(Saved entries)

■ ■ ■ ■ ■ ■ ■

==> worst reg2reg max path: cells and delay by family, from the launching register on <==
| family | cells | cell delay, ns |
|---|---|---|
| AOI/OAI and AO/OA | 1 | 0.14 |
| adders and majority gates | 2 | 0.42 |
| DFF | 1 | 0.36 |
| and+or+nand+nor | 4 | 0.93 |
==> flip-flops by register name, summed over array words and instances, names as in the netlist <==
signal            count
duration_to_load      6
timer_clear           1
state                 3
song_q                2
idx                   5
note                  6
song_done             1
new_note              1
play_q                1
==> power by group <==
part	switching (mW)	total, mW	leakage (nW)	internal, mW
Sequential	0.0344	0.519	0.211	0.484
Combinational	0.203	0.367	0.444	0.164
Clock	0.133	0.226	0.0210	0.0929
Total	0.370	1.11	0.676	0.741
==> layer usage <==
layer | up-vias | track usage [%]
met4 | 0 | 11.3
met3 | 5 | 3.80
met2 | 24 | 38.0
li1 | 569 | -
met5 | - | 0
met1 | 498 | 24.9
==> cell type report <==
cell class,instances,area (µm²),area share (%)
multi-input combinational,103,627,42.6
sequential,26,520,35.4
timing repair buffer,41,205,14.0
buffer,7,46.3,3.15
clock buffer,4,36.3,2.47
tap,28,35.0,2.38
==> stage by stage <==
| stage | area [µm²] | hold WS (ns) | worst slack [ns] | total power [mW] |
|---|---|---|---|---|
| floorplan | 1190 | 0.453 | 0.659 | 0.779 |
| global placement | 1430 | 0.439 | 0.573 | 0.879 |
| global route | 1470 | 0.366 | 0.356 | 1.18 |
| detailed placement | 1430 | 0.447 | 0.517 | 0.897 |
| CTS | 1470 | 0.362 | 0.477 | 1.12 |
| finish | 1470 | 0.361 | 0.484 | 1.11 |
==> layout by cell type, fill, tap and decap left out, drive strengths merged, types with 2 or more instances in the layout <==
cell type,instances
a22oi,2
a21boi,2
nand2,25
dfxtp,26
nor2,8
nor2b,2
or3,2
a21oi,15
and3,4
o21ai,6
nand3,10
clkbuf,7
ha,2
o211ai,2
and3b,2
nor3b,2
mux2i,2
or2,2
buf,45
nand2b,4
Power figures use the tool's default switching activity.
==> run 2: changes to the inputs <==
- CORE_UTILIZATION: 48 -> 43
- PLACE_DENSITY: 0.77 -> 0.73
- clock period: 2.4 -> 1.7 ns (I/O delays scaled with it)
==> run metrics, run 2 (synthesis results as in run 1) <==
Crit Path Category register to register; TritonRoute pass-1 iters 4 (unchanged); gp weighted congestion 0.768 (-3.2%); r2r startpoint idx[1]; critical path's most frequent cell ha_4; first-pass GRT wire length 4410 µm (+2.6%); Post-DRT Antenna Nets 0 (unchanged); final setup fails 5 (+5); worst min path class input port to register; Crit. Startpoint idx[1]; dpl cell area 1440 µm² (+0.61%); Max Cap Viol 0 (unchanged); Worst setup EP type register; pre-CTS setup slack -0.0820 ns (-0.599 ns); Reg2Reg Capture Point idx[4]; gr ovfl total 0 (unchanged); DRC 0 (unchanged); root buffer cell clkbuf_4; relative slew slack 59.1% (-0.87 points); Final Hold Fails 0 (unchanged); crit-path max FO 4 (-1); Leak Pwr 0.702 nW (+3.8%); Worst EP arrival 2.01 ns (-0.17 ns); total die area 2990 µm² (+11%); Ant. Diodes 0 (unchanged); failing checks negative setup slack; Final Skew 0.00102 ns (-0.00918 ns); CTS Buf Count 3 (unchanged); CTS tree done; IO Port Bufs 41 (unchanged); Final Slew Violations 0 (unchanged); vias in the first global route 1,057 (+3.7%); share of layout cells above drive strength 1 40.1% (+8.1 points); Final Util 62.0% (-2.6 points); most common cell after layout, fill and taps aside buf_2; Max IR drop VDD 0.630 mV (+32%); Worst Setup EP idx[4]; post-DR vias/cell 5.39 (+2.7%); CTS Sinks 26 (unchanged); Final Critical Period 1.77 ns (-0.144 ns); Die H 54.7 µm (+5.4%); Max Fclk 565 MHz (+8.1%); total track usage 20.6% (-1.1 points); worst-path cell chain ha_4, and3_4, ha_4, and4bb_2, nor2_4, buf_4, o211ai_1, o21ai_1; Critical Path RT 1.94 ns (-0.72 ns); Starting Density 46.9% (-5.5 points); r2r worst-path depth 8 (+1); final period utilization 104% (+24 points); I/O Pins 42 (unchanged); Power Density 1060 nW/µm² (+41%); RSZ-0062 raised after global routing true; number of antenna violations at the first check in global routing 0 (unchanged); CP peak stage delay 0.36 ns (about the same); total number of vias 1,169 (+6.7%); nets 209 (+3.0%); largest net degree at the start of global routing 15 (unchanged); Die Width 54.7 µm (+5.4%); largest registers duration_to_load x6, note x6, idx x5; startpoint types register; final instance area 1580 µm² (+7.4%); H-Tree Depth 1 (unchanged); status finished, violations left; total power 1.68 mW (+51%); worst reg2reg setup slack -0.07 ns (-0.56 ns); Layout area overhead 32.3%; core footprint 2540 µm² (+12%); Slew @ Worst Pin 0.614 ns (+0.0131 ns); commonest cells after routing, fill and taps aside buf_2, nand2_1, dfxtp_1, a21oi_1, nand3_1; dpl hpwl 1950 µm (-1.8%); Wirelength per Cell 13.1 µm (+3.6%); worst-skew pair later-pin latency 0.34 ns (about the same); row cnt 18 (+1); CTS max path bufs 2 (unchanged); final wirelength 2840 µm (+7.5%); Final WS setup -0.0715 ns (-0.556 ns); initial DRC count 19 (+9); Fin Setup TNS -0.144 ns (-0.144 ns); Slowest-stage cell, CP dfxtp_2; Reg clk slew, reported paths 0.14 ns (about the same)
<file path="config.mk">
export PLATFORM = sky130hd
export DESIGN_NAME = mmio_ctrl
export DESIGN_NICKNAME = d
export VERILOG_FILES = /design/src/rtl/mmio_pkg.sv /design/src/rtl/debounce_ch.sv /design/src/rtl/mmio_ctrl.sv
export SDC_FILE = /design/constraint.sdc
export NUM_CORES = 1
export LEC_CHECK = 0
export CAP_MARGIN = 15
export CORE_AREA = 2 2 145 119
export CTS_CLUSTER_SIZE = 24
export DETAILED_ROUTE_END_ITERATION = 8
export DIE_AREA = 0 0 147 121
export PLACE_DENSITY = 0.87
export SYNTH_ARGS = -nofsm -noshare
export SYNTH_HDL_FRONTEND = slang
export SYNTH_SLANG_ARGS = --single-unit
</file>
<file path="constraint.sdc">
create_clock -name clock -period 7.9 [get_ports clock]
set_input_delay 1.58 -clock clock [delete_from_list [all_inputs] [get_ports clock]]
set_output_delay 1.58 -clock clock [all_outputs]
set_load 0.02 [all_outputs]
</file>
<file path="src/rtl/mmio_pkg.sv">
// rtl/mmio_pkg.sv - register map and status layout shared by the mmio controller
package mmio_pkg;

  localparam int WIN_WORDS = 16;
  localparam int OFF_W     = $clog2(WIN_WORDS);

  localparam logic [OFF_W-1:0] OFF_LED     = 4'h0;
  localparam logic [OFF_W-1:0] OFF_STATUS  = 4'h1;
  localparam logic [OFF_W-1:0] OFF_TMR_CMP = 4'h2;
  localparam logic [OFF_W-1:0] OFF_TMR_CNT = 4'h3;
  localparam logic [OFF_W-1:0] OFF_IN_BASE = 4'h4;

  localparam int STAT_TMR_BIT = 0;
  localparam int STAT_IN_BASE = 1;

endpackage

</file>
<file path="src/rtl/debounce_ch.sv">
// rtl/debounce_ch.sv - one switch channel: two-flop synchroniser, debounce counter, stable register
module debounce_ch #(
  parameter int IN_WIDTH        = 8,
  parameter int DEBOUNCE_CYCLES = 16
) (
  input  logic                clock,
  input  logic                reset,
  input  logic [IN_WIDTH-1:0] raw,
  output logic [IN_WIDTH-1:0] stable,
  output logic                changed
);

  localparam int CNT_W = $clog2(DEBOUNCE_CYCLES);
  localparam logic [CNT_W-1:0] CNT_MAX = CNT_W'(DEBOUNCE_CYCLES - 1);

  logic [IN_WIDTH-1:0] sync1;
  logic [IN_WIDTH-1:0] sync2;
  logic [CNT_W-1:0]    cnt;

  // Pulses on the edge where stable takes the new value.
  assign changed = (sync2 != stable) && (cnt == CNT_MAX);

  always_ff @(posedge clock or posedge reset) begin
    if (reset) begin
      sync1  <= '0;
      sync2  <= '0;
      stable <= '0;
      cnt    <= '0;
    end else begin
      sync1 <= raw;
      sync2 <= sync1;
      if (sync2 == stable) begin
        cnt <= '0;
      end else if (changed) begin
        stable <= sync2;
        cnt    <= '0;
      end else begin
        cnt <= cnt + 1'b1;
      end
    end
  end

endmodule

</file>
<file path="src/rtl/mmio_ctrl.sv">
// rtl/mmio_ctrl.sv - I/O window decode, LED/status/timer registers and read path in front of the data RAM
module mmio_ctrl
  import mmio_pkg::*;
#(
  parameter int                    ADDR_WIDTH      = 12,
  parameter int                    DATA_WIDTH      = 32,
  parameter int                    NUM_IN          = 2,
  parameter int                    IN_WIDTH        = 8,
  parameter int                    LED_WIDTH       = 16,
  parameter logic [ADDR_WIDTH-1:0] IO_BASE         = 12'hFF0,
  parameter int                    DEBOUNCE_CYCLES = 16
) (
  input  logic                       clock,
  input  logic                       reset,
  input  logic                       wren,
  input  logic [ADDR_WIDTH-1:0]      address_dmem,
  input  logic [DATA_WIDTH-1:0]      data,
  output logic [DATA_WIDTH-1:0]      q_dmem,
  output logic                       ram_wEn,
  output logic [ADDR_WIDTH-1:0]      ram_addr,
  output logic [DATA_WIDTH-1:0]      ram_dataIn,
  input  logic [DATA_WIDTH-1:0]      ram_dataOut,
  input  logic [NUM_IN*IN_WIDTH-1:0] sw_in,
  output logic [LED_WIDTH-1:0]       led
);

  logic             hit;
  logic [OFF_W-1:0] off;
  logic             io_wr;

  assign hit   = (address_dmem[ADDR_WIDTH-1:OFF_W] == IO_BASE[ADDR_WIDTH-1:OFF_W]);
  assign off   = address_dmem[OFF_W-1:0];
  assign io_wr = wren && hit;

  assign ram_wEn    = wren && !hit;
  assign ram_addr   = address_dmem;
  assign ram_dataIn = data;

  logic [IN_WIDTH-1:0] in_stable [NUM_IN];
  logic [NUM_IN-1:0]   in_chg;

  for (genvar k = 0; k < NUM_IN; k++) begin : g_in
    debounce_ch #(
      .IN_WIDTH       (IN_WIDTH),
      .DEBOUNCE_CYCLES(DEBOUNCE_CYCLES)
    ) u_deb (
      .clock  (clock),
      .reset  (reset),
      .raw    (sw_in[k*IN_WIDTH +: IN_WIDTH]),
      .stable (in_stable[k]),
      .changed(in_chg[k])
    );
  end

  logic [LED_WIDTH-1:0]  led_q;
  logic [NUM_IN:0]       status_q;
  logic [DATA_WIDTH-1:0] tmr_cmp;
  logic [DATA_WIDTH-1:0] tmr_cnt;
  logic                  tmr_match;
  logic [NUM_IN:0]       sts_set;
  logic [NUM_IN:0]       sts_clr;

  assign led       = led_q;
  assign tmr_match = (tmr_cmp != '0) && (tmr_cnt == tmr_cmp);

  always_comb begin
    sts_set = '0;
    sts_set[STAT_TMR_BIT] = tmr_match;
    sts_set[STAT_IN_BASE +: NUM_IN] = in_chg;
    sts_clr = (io_wr && off == OFF_STATUS) ? data[NUM_IN:0] : '0;
  end

  always_ff @(posedge clock or posedge reset) begin
    if (reset) begin
      led_q    <= '0;
      status_q <= '0;
      tmr_cmp  <= '0;
      tmr_cnt  <= '0;
    end else begin
      if (io_wr && off == OFF_LED) led_q <= data[LED_WIDTH-1:0];
      // Set is ORed after the clear so a same-cycle event survives W1C.
      status_q <= (status_q & ~sts_clr) | sts_set;
      if (io_wr && off == OFF_TMR_CMP) begin
        tmr_cmp <= data;
        tmr_cnt <= '0;
      end else if (tmr_match) begin
        tmr_cnt <= '0;
      end else begin
        tmr_cnt <= tmr_cnt + 1'b1;
      end
    end
  end

  logic [DATA_WIDTH-1:0] rd_val;

  always_comb begin
    rd_val = '0;
    case (off)
      OFF_LED:     rd_val[LED_WIDTH-1:0] = led_q;
      OFF_STATUS:  rd_val[NUM_IN:0] = status_q;
      OFF_TMR_CMP: rd_val = tmr_cmp;
      OFF_TMR_CNT: rd_val = tmr_cnt;
      default: begin
        for (int k = 0; k < NUM_IN; k++) begin
          if (off == OFF_IN_BASE + OFF_W'(k)) rd_val[IN_WIDTH-1:0] = in_stable[k];
        end
      end
    endcase
  end

  logic                  hit_q;
  logic [DATA_WIDTH-1:0] rd_q;

  // hit_q resets to 1 so q_dmem reads the cleared rd_q, not the RAM, during reset.
  always_ff @(posedge clock or posedge reset) begin
    if (reset) begin
      hit_q <= 1'b1;
      rd_q  <= '0;
    end else begin
      hit_q <= hit;
      rd_q  <= rd_val;
    end
  end

  assign q_dmem = hit_q ? rd_q : ram_dataOut;

endmodule

</file>
==> impl_metrics.env <==
export IMPL_first_global_vias=6124
export IMPL_post_cts_buffers=0
export IMPL_tightestPinTransition_ns=1.03
export IMPL_dp_hpwl_um=14400
export IMPL_crit_slowest_cell="clkdlybuf4s50_1"
export IMPL_min_to="g_in[0].u_deb.sync2[1]"
export IMPL_outcome="complete, no violations"
export IMPL_layout_drive_gt1_share_pct=15.1
export IMPL_p_leak_nw=4.84
export IMPL_cpMostUsedCell="clkdlybuf4s50_1"
export IMPL_grt_pass1_wl_um=32900
export IMPL_layout_min_cycle_time_ns=4.80
export IMPL_period_share_pct=60.8
export IMPL_antenna_found_initial=0
export IMPL_hold_viol=0
export IMPL_timing_rr_end="tmr_cnt[10]"
export IMPL_ctsRootBufferMaster="clkbuf_16"
export IMPL_p_per_area_nw_per_um2=221
export IMPL_r2r_start="tmr_cnt[5]"
export IMPL_n_antenna_cell=0
export IMPL_fin_util_pct=64.3
export IMPL_rsz0062_at_grt="no"
export IMPL_layout_common_cells="clkdlybuf4s50_1 (187), dfrtp_1 (171), nand2_1 (108)"
export IMPL_nNetsFinal=953
export IMPL_syn_inst=724
export IMPL_antenna_left=0
export IMPL_place_detailed_instances=1054
export IMPL_synth_fp_nets=822
export IMPL_final_cells=1088
export IMPL_critPathArrivalTime_ns=3.22
export IMPL_worstPathCellList="clkdlybuf4s50_1 -> nand4_1 -> nor2_1 -> nor2b_1 -> clkdlybuf4s50_1"
export IMPL_first_pass_iters=6
export IMPL_fp_dieH_um=121
export IMPL_grtUsageTotal_pct=24.0
export IMPL_crit_path_max_incr_delay_ns=0.56
export IMPL_tns_ns=0
export IMPL_die_x_um=147
export IMPL_path_class="in2out"
export IMPL_slew_violations=0
export IMPL_synthToLayoutAreaGrowth_pct=28.6
export IMPL_clock_sinks=172
export IMPL_hp_class="reg2reg"
export IMPL_critPathTopFamily="buffers and inverters"
export IMPL_drt_iter0_markers=789
export IMPL_fmax_mhz=208
export IMPL_rrSetupSlack_ns=5.27
export IMPL_synth_seq_cells=172
export IMPL_place_area_um2=9840
export IMPL_timing_max_cap_violations=0
export IMPL_crit_path_end_kind="primary output"
export IMPL_routed_via_density=5.72
export IMPL_wl_per_cell_um=19.5
export IMPL_hold_depth=0
export IMPL_whs_ns=0.350
export IMPL_cp_buffers_inverters=2
export IMPL_rows=42
export IMPL_clk_insertion_delay_late_ns=0.43
export IMPL_post_cts_resized=0
export IMPL_maxSlewHeadroom_pct=31.0
export IMPL_die_area_um2=17800
export IMPL_grt_start_max_net_pins=88
export IMPL_synth_area_per_cell_um2=11.3
export IMPL_io_pins=188
export IMPL_critPathLaunchType="primary input"
export IMPL_ys_warnings_count=0
export IMPL_skew_ns=0.0129
export IMPL_gp_congestion=0.946
export IMPL_report_final_setup_viol=0
export IMPL_crit_required_ns=6.32
export IMPL_core_area_um2=16300
export IMPL_worstHoldStart="g_in[0].u_deb.sync1[1]"
export IMPL_cp_depth=5
export IMPL_synth_edf_count=0
export IMPL_cts_hold_fix_buffers=0
export IMPL_cts_max_level=4
export IMPL_async_flop_share_pct=100
export IMPL_cts_buffers_inserted=17
export IMPL_drcViolationCount=0
export IMPL_max_clock_path_buffers=2
export IMPL_initial_core_util_pct=50.0
export IMPL_synth_cell_type_count=40
export IMPL_ys_seq_area_share_pct=52.8
export IMPL_grt_overflow_total=0
export IMPL_cp_max_fo=6
export IMPL_syn_area_um2=8150
export IMPL_cts_tree="built"
export IMPL_vias=6219
export IMPL_mostFrequentLayoutCell="clkdlybuf4s50_1"
export IMPL_synth_main_ff_cell="dfrtp_1"
export IMPL_clk_pin_slew_ns=0.06
export IMPL_reg2regPathDepth=6
export IMPL_finalInstanceArea_um2=10500
export IMPL_port_buffers=187
export IMPL_wl_um=21200
export IMPL_peakVddDrop_mv=0.142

■ ■ ■ ■ ■ ■ ■

Exercise description. Out of the preceding entries, pull every line containing the string "with".

Response below.
==> layout by cell type, fill, tap and decap left out, drive strengths merged, types with 2 or more instances in the layout <==
- clock period: 2.4 -> 1.7 ns (I/O delays scaled with it)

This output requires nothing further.